Se sabe poderoso, pero aún así utiliza la máscara más fina de la timidez.
Yo llego quieta, curiosa.
Él se retira.
Arrítmica, comienza la inocente pero predecible coquetería.
La brisa ligera me trae su aroma mojado e irresistible y me lleno desde los pulmones hasta la punta de la nariz.
Con los ojos cerrados.
Me sorprendo al sentir espuma impecable y blanca entre mis dedos.
Cuando abro los ojos se vuelve a retirar.
Doy un paso hacia adelante para alcanzarlo.
Agua ligera acaricia mis tobillos, coqueta.
Sonrío a medias y se va, sin regresarme la mirada que lancé desde abajo.
Otro paso hacia adelante y no lo alcanzo.
Otro más y, repentino, me vuelve a sorprender.
Ruidoso, alcanza mis rodillas y se abraza de ellas firmemente, salpicando mis hombros con besos frescos y salados.
Se va con una sonrisa oscura que promete regresar.
Otro paso, con cuidado, y me atrevo a desafiarlo.
¿Qué más? Pregunto con los dedos que cuelgan de mis manos húmedas.
La respuesta llega repentinamente.
Me toma de la cintura y me arrastra hasta él.

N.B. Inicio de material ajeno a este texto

### config.mk
export PLATFORM = sky130hd
export DESIGN_NAME = tmds_symbol_encoder
export DESIGN_NICKNAME = d
export VERILOG_FILES = /design/src/rtl/tmds_pkg.sv /design/src/rtl/tmds_transition_minimiser.sv /design/src/rtl/tmds_symbol_encoder.sv
export SDC_FILE = /design/constraint.sdc
export NUM_CORES = 1
export LEC_CHECK = 0
export ABC_AREA = 1
export CORE_UTILIZATION = 45
export CTS_BUF_LIST = sky130_fd_sc_hd__clkbuf_16
export CTS_CLUSTER_SIZE = 20
export DETAILED_ROUTE_END_ITERATION = 6
export GPL_TIMING_DRIVEN = 0
export PLACE_DENSITY = 0.68
export SLEW_MARGIN = 10
export SYNTH_ARGS = -nofsm -noshare
export SYNTH_HDL_FRONTEND = slang
export SYNTH_HIERARCHICAL = 1
export SYNTH_SLANG_ARGS = --single-unit
### constraint.sdc
create_clock -name clkPixel -period 5.7 [get_ports clkPixel]
set_input_delay 1.14 -clock clkPixel [delete_from_list [all_inputs] [get_ports clkPixel]]
set_output_delay 1.14 -clock clkPixel [all_outputs]
set_load 0.02 [all_outputs]
### src/rtl/tmds_pkg.sv
// Shared TMDS definitions: control symbols, symbol width, disparity type and small helpers.
// Also used by the 10:5 gearbox and the planned TMDS decoder/checker.
package tmds_pkg;

   localparam int TMDS_SYMBOL_WIDTH = 10;

   localparam logic [TMDS_SYMBOL_WIDTH-1:0] TMDS_CTRL_00 = 10'h354;
   localparam logic [TMDS_SYMBOL_WIDTH-1:0] TMDS_CTRL_01 = 10'h0AB;
   localparam logic [TMDS_SYMBOL_WIDTH-1:0] TMDS_CTRL_10 = 10'h154;
   localparam logic [TMDS_SYMBOL_WIDTH-1:0] TMDS_CTRL_11 = 10'h2AB;

   // Running disparity, always even and bounded to [-10, +10].
   typedef logic signed [4:0] tmds_disparity_t;

   function automatic logic [3:0] tmdsPopcount8(input logic [7:0] value);
      logic [3:0] total;
      total = '0;
      for (int i = 0; i < 8; i++) begin
         total = total + {3'b000, value[i]};
      end
      return total;
   endfunction

   function automatic logic [TMDS_SYMBOL_WIDTH-1:0] tmdsControlSymbol(input logic [1:0] ctrl);
      logic [TMDS_SYMBOL_WIDTH-1:0] sym;
      case (ctrl)
         2'b00:   sym = TMDS_CTRL_00;
         2'b01:   sym = TMDS_CTRL_01;
         2'b10:   sym = TMDS_CTRL_10;
         default: sym = TMDS_CTRL_11;
      endcase
      return sym;
   endfunction

endpackage

### src/rtl/tmds_transition_minimiser.sv
// Combinational first half of TMDS encoding: picks XOR or XNOR chaining to
// minimise transitions and reports the ones count of the resulting 8 data bits.
module tmds_transition_minimiser
   import tmds_pkg::*;
(
   input  logic [7:0] data_i,
   output logic [8:0] qm_o,
   output logic [3:0] ones_o
);

   logic [3:0] dataOnes;
   logic       useXnor;

   always_comb begin
      dataOnes = tmdsPopcount8(data_i);
      useXnor  = (dataOnes > 4'd4) || ((dataOnes == 4'd4) && !data_i[0]);
      qm_o     = '0;
      qm_o[0]  = data_i[0];
      for (int i = 1; i < 8; i++) begin
         qm_o[i] = useXnor ? ~(qm_o[i-1] ^ data_i[i]) : (qm_o[i-1] ^ data_i[i]);
      end
      qm_o[8]  = ~useXnor;
      ones_o   = tmdsPopcount8(qm_o[7:0]);
   end

endmodule

### src/rtl/tmds_symbol_encoder.sv
// Pipelined DVI TMDS 8b/10b encoder for one colour channel: optional input
// register, transition minimisation stage, then DC-balance stage with running disparity.
module tmds_symbol_encoder
   import tmds_pkg::*;
#(
   parameter bit REGISTER_INPUTS = 1'b1
) (
   input  logic                         clkPixel,
   input  logic                         reset,
   input  logic [7:0]                   pixelData,
   input  logic                         dataEnable,
   input  logic [1:0]                   control,
   output logic [TMDS_SYMBOL_WIDTH-1:0] symbol,
   output logic                         symbolDataEnable
);

   localparam tmds_disparity_t DispZero = 5'sd0;
   localparam tmds_disparity_t DispTwo  = 5'sd2;
   localparam tmds_disparity_t DispEight = 5'sd8;

   logic [7:0] s1Data;
   logic       s1De;
   logic [1:0] s1Ctrl;

   generate
      if (REGISTER_INPUTS) begin : gInputReg
         logic [7:0] data_q;
         logic       de_q;
         logic [1:0] ctrl_q;

         always_ff @(posedge clkPixel or posedge reset) begin
            if (reset) begin
               data_q <= '0;
               de_q   <= 1'b0;
               ctrl_q <= 2'b00;
            end else begin
               data_q <= pixelData;
               de_q   <= dataEnable;
               ctrl_q <= control;
            end
         end

         assign s1Data = data_q;
         assign s1De   = de_q;
         assign s1Ctrl = ctrl_q;
      end else begin : gNoInputReg
         assign s1Data = pixelData;
         assign s1De   = dataEnable;
         assign s1Ctrl = control;
      end
   endgenerate

   logic [8:0] qm_d, qm_q;
   logic [3:0] ones_d, ones_q;
   logic       de2_q;
   logic [1:0] ctrl2_q;

   tmds_transition_minimiser uMinimiser (
      .data_i (s1Data),
      .qm_o   (qm_d),
      .ones_o (ones_d)
   );

   always_ff @(posedge clkPixel or posedge reset) begin
      if (reset) begin
         qm_q    <= '0;
         ones_q  <= '0;
         de2_q   <= 1'b0;
         ctrl2_q <= 2'b00;
      end else begin
         qm_q    <= qm_d;
         ones_q  <= ones_d;
         de2_q   <= s1De;
         ctrl2_q <= s1Ctrl;
      end
   end

   logic [TMDS_SYMBOL_WIDTH-1:0] symbol_d, symbol_q;
   logic                         de3_q;
   tmds_disparity_t              cnt_d, cnt_q;
   tmds_disparity_t              onesS, zerosS, balance;

   // balance is n1-n0 of q_m[7:0]; every branch adds exactly the disparity of the emitted symbol.
   always_comb begin
      onesS    = tmds_disparity_t'({1'b0, ones_q});
      zerosS   = DispEight - onesS;
      balance  = onesS - zerosS;
      symbol_d = tmdsControlSymbol(ctrl2_q);
      cnt_d    = DispZero;
      if (de2_q) begin
         if ((cnt_q == DispZero) || (balance == DispZero)) begin
            symbol_d = {~qm_q[8], qm_q[8], qm_q[8] ? qm_q[7:0] : ~qm_q[7:0]};
            cnt_d    = cnt_q + (qm_q[8] ? balance : -balance);
         end else if (((cnt_q > DispZero) && (balance > DispZero)) ||
                      ((cnt_q < DispZero) && (balance < DispZero))) begin
            symbol_d = {1'b1, qm_q[8], ~qm_q[7:0]};
            cnt_d    = cnt_q + (qm_q[8] ? DispTwo : DispZero) - balance;
         end else begin
            symbol_d = {1'b0, qm_q[8], qm_q[7:0]};
            cnt_d    = cnt_q - (qm_q[8] ? DispZero : DispTwo) + balance;
         end
      end
   end

   always_ff @(posedge clkPixel or posedge reset) begin
      if (reset) begin
         symbol_q <= TMDS_CTRL_00;
         de3_q    <= 1'b0;
         cnt_q    <= DispZero;
      end else begin
         symbol_q <= symbol_d;
         de3_q    <= de2_q;
         cnt_q    <= cnt_d;
      end
   end

   assign symbol           = symbol_q;
   assign symbolDataEnable = de3_q;

endmodule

Sin poder (ni querer) evitarlo me dejo llevar, me sumerjo en él, completa.
Lo beso, lo acaricio, perdida en ese vaivén que hace temblar la tierra.
Sumergida entera en ese murmullo que deshace la roca.
Me estremecen sus cosquillas blancas y mi sonrisa es azul y verde.
Me agota.
El corazón marca la hora de partir.
Disimuladamente, me acerco a su orilla, pero se da cuenta.
Lee mis intenciones y, celoso, me empuja lejos de ahí.
Mis pies se vuelven a marcar en la arena suave y clara.
Se va.
Recupero el aliento con un suspiro y me doy cuenta de que ha dejado su huella impresa en toda mi piel.
Me voy.
Él, orgulloso, pretende no mirar, pero a mis espaldas roba cada una de mis huellas, esperando el momento en el que yo regresaré.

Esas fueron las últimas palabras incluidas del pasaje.